_Work to be completed:_
Exact reproduction required: the lines below from the line with "export CORE_MARGIN = 2" to the line with "set_load 0.005 [all_outputs]", both ends included, and no others.

== Supplied data

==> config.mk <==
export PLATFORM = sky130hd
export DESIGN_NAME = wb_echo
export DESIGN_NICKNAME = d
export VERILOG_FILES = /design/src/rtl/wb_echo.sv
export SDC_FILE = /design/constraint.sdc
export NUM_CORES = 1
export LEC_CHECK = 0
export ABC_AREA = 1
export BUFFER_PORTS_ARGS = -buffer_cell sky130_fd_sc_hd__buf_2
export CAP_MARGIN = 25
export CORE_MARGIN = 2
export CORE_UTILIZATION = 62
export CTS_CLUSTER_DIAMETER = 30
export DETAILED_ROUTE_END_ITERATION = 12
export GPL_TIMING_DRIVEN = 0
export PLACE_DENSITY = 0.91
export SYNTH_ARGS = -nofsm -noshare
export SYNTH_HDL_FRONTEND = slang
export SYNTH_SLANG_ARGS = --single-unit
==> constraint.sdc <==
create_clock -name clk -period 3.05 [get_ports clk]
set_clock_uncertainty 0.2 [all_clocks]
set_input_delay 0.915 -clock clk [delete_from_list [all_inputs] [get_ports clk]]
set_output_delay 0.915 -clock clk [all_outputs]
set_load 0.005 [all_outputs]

====
== Supplied data

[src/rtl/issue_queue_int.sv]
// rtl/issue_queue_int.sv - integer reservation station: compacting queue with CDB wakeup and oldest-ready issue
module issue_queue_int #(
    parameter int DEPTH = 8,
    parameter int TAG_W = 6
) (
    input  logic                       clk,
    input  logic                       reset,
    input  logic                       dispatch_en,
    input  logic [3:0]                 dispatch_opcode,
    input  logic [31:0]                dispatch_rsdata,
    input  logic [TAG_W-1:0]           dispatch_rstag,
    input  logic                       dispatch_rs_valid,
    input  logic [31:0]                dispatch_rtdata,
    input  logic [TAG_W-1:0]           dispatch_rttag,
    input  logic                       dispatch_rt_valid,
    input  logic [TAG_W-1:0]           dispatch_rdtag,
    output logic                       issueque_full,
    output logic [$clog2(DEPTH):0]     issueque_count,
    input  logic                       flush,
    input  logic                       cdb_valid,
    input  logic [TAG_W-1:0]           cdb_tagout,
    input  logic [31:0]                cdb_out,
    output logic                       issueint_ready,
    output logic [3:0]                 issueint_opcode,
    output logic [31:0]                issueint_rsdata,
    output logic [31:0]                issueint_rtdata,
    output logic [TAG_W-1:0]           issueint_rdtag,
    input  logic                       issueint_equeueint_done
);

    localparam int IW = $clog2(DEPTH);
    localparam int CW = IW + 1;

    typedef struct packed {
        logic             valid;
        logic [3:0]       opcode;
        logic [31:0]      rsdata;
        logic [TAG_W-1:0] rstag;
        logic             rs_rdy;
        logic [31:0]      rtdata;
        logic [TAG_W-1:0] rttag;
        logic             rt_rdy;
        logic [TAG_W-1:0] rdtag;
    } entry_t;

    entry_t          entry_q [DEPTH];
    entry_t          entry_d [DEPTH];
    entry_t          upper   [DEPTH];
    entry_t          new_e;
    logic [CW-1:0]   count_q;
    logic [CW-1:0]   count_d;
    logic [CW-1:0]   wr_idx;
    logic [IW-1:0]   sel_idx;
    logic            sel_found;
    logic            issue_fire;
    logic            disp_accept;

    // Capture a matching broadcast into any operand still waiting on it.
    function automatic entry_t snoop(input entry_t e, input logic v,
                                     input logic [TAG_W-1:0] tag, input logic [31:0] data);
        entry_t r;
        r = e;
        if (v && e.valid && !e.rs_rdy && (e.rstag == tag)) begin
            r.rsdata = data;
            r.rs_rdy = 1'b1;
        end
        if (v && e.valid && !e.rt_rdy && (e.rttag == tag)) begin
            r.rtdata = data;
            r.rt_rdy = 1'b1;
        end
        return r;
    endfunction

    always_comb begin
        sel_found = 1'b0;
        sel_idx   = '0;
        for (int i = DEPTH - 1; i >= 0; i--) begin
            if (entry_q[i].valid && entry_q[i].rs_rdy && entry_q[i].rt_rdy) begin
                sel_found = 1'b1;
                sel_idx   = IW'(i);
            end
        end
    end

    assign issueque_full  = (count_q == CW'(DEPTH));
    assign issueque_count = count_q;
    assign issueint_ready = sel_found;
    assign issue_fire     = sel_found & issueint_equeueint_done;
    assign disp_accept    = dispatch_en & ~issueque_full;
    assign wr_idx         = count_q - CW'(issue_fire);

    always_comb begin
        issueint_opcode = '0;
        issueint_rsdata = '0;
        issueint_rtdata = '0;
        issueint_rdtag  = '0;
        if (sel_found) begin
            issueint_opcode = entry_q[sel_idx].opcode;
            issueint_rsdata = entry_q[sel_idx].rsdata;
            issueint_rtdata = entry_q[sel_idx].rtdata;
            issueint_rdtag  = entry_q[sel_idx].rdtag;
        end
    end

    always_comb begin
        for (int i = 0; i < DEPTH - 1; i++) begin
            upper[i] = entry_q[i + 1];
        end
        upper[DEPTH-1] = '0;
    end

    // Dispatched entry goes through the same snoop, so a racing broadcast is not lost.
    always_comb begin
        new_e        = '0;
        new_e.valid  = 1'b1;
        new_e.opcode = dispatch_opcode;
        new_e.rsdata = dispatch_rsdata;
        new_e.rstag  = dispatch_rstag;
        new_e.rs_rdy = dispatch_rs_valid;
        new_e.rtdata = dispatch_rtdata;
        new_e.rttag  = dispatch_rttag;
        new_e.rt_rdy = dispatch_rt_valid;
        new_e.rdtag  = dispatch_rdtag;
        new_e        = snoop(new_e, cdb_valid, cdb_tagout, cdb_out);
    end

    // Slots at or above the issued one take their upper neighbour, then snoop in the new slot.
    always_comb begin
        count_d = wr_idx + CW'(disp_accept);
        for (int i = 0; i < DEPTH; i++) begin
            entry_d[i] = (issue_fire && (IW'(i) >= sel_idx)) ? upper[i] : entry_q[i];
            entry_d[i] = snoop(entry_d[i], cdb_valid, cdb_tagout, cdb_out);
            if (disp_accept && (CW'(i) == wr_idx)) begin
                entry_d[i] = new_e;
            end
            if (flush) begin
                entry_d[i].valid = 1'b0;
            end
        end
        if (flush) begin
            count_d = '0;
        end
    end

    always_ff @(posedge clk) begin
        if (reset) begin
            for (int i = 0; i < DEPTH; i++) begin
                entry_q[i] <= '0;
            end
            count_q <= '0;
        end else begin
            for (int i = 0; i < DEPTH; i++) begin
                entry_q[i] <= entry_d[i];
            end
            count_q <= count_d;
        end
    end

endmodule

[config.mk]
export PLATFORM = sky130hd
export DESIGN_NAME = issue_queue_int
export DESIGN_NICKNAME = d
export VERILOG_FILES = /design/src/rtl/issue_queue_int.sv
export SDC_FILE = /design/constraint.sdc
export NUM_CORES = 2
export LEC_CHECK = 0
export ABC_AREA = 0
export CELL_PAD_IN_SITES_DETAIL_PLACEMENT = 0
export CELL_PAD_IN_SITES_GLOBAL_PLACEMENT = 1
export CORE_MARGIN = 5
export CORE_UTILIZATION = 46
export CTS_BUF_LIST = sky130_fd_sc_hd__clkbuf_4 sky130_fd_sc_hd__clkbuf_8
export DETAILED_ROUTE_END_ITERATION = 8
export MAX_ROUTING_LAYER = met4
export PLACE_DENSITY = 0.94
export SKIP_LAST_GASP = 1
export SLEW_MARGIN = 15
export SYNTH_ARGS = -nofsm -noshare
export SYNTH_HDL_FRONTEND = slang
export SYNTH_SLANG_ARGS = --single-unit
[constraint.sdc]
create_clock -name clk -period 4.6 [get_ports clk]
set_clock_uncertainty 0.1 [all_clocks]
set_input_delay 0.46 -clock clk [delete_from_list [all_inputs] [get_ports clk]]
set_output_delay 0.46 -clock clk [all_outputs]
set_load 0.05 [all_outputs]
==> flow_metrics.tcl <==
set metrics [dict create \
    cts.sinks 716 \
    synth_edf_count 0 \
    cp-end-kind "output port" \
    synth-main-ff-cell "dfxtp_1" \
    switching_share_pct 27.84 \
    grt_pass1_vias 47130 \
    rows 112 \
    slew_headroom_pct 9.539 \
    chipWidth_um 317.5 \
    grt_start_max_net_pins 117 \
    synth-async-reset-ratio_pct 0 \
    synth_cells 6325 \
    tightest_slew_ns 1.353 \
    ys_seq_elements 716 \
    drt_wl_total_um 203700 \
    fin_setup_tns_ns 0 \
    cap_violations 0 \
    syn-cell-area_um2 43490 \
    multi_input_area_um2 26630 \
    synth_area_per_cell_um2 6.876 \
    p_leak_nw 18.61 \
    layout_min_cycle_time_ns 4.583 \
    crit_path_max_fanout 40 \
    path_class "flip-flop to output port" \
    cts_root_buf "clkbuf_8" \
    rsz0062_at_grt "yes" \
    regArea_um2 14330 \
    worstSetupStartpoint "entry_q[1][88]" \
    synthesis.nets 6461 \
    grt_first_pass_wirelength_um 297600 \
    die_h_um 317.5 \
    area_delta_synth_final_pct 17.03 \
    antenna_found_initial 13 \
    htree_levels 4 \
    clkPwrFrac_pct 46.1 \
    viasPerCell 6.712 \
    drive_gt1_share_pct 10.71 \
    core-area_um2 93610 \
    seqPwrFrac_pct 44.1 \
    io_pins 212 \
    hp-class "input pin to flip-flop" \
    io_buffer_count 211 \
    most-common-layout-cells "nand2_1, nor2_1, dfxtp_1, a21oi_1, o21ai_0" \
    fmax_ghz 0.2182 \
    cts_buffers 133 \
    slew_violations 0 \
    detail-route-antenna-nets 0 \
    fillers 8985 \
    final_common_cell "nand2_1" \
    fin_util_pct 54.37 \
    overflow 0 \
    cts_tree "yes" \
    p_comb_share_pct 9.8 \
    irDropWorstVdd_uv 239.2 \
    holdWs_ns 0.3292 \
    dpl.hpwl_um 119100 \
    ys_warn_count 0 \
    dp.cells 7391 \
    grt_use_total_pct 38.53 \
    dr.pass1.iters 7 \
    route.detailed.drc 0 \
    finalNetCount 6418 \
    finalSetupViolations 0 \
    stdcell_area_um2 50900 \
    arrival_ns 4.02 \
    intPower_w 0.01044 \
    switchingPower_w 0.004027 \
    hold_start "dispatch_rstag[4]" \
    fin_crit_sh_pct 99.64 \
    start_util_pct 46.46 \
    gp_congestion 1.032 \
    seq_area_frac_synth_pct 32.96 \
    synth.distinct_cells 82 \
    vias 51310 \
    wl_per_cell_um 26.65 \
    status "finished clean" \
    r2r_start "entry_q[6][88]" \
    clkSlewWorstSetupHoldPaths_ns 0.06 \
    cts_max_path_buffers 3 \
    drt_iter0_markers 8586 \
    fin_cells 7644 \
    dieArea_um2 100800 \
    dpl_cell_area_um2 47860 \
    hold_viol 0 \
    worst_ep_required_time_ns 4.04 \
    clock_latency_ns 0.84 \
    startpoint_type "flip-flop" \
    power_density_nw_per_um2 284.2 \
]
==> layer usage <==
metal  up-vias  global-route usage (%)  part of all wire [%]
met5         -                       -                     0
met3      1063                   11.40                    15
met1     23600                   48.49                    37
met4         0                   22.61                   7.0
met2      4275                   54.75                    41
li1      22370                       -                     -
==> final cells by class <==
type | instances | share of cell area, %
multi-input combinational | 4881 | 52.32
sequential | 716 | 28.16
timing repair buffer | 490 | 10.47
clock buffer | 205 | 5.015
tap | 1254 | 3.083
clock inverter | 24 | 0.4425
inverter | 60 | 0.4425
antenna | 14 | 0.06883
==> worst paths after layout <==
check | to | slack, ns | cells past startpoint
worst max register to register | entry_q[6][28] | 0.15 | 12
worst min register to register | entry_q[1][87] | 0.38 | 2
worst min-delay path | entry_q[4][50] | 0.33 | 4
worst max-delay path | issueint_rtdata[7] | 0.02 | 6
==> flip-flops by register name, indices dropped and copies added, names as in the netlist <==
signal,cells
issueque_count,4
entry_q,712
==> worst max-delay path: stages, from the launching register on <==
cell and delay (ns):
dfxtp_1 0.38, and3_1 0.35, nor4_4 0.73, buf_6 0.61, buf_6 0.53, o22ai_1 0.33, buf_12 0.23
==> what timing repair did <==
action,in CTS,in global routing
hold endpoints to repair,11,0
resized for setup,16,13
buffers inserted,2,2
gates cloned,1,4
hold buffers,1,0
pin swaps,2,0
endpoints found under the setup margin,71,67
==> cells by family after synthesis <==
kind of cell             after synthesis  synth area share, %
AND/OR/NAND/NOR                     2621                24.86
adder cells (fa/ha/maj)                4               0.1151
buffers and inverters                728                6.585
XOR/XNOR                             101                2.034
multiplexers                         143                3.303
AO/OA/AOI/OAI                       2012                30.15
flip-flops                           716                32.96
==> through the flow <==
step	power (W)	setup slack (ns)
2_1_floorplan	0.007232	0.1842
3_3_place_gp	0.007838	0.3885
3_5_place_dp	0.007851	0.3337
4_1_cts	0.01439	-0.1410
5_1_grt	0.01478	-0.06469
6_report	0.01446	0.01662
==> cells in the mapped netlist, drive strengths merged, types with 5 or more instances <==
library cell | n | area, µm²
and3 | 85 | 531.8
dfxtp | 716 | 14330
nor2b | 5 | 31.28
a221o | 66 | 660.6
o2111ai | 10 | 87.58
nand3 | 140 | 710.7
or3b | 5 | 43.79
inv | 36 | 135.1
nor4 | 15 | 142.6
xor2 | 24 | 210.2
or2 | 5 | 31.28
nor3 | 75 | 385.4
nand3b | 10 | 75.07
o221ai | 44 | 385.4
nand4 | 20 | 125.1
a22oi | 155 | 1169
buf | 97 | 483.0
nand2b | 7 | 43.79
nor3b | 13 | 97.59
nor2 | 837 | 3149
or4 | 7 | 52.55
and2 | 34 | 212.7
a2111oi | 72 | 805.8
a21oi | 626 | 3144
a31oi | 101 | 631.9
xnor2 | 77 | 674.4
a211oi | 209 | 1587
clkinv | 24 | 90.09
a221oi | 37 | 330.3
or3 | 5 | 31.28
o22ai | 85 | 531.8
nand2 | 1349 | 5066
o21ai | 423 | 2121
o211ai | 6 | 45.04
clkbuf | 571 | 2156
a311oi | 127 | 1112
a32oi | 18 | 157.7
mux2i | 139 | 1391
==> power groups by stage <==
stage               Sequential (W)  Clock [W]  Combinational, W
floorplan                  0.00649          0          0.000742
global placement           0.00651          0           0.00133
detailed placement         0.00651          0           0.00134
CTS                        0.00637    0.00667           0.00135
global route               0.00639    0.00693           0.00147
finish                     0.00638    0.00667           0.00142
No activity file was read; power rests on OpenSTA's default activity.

====

_Exercise response:_
export CORE_MARGIN = 2
export CORE_UTILIZATION = 62
export CTS_CLUSTER_DIAMETER = 30
export DETAILED_ROUTE_END_ITERATION = 12
export GPL_TIMING_DRIVEN = 0
export PLACE_DENSITY = 0.91
export SYNTH_ARGS = -nofsm -noshare
export SYNTH_HDL_FRONTEND = slang
export SYNTH_SLANG_ARGS = --single-unit
==> constraint.sdc <==
create_clock -name clk -period 3.05 [get_ports clk]
set_clock_uncertainty 0.2 [all_clocks]
set_input_delay 0.915 -clock clk [delete_from_list [all_inputs] [get_ports clk]]
set_output_delay 0.915 -clock clk [all_outputs]
set_load 0.005 [all_outputs]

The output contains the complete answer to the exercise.